DATA LISTING:

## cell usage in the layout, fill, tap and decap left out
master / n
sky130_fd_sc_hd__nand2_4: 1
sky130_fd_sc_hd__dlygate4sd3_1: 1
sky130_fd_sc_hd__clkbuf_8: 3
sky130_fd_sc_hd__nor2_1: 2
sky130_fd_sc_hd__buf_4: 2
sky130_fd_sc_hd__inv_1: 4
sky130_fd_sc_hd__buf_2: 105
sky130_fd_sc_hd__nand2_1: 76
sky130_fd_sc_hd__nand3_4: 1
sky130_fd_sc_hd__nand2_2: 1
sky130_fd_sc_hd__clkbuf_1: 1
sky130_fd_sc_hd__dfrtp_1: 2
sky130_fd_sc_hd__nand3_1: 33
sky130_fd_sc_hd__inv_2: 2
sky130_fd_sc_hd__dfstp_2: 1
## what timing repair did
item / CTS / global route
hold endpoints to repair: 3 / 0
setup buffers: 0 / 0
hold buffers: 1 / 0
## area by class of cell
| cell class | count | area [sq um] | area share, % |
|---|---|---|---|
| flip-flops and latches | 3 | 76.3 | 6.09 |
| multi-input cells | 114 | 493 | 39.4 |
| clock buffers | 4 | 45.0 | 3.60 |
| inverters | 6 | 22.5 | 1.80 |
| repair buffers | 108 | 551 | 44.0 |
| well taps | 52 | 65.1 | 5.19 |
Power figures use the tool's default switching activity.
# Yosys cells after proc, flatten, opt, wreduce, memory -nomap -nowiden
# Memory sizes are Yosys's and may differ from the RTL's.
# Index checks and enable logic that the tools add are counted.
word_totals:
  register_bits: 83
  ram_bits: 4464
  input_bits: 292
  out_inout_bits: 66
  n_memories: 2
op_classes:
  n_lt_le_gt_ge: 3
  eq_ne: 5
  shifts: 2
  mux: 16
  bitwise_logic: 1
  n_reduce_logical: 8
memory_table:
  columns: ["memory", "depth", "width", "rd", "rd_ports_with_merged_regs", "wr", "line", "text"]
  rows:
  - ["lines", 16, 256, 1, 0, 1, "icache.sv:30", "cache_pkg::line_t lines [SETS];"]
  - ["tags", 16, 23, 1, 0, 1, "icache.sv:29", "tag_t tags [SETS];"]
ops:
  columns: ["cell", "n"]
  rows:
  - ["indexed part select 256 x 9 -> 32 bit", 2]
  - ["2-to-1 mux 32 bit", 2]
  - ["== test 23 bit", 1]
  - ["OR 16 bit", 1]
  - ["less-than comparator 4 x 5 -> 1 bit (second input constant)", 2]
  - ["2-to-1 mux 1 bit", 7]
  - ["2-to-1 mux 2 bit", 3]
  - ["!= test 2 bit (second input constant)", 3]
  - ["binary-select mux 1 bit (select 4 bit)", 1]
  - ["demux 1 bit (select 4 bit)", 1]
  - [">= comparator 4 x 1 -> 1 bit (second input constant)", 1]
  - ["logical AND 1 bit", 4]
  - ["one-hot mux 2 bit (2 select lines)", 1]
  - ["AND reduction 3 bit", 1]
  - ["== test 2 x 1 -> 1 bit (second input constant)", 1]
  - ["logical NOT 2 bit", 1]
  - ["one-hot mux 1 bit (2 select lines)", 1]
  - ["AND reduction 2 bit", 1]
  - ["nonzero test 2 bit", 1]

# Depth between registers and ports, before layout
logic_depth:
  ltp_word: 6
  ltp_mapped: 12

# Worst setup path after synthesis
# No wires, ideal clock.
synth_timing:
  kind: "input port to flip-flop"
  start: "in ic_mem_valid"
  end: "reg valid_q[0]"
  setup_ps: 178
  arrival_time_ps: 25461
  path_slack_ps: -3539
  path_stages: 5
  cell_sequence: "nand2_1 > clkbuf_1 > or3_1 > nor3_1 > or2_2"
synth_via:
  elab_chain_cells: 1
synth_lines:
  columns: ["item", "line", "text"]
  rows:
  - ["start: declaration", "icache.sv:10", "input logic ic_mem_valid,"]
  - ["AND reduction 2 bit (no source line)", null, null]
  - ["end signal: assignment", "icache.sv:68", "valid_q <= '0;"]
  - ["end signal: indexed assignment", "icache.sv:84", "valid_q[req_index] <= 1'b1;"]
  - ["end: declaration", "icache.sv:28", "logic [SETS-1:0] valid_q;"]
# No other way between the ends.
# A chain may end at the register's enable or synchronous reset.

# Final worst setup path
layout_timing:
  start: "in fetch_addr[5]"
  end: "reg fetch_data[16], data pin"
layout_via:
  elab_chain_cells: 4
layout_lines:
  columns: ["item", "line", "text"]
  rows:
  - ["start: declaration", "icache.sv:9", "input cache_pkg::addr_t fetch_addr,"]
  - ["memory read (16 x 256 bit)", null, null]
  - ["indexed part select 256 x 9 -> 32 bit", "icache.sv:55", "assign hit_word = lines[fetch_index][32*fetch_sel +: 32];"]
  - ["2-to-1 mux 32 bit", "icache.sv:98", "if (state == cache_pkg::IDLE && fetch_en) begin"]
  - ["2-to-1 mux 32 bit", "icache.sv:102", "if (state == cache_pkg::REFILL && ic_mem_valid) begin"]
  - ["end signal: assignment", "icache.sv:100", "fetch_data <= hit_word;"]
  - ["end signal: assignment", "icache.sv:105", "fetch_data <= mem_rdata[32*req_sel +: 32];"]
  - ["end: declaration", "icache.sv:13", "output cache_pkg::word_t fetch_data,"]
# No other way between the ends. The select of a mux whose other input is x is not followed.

WHAT YOU SHOULD DO: Note each line of the entries that has "begin" in it, and copy those lines.

RESPONSE AREA:
  - ["2-to-1 mux 32 bit", "icache.sv:98", "if (state == cache_pkg::IDLE && fetch_en) begin"]
  - ["2-to-1 mux 32 bit", "icache.sv:102", "if (state == cache_pkg::REFILL && ic_mem_valid) begin"]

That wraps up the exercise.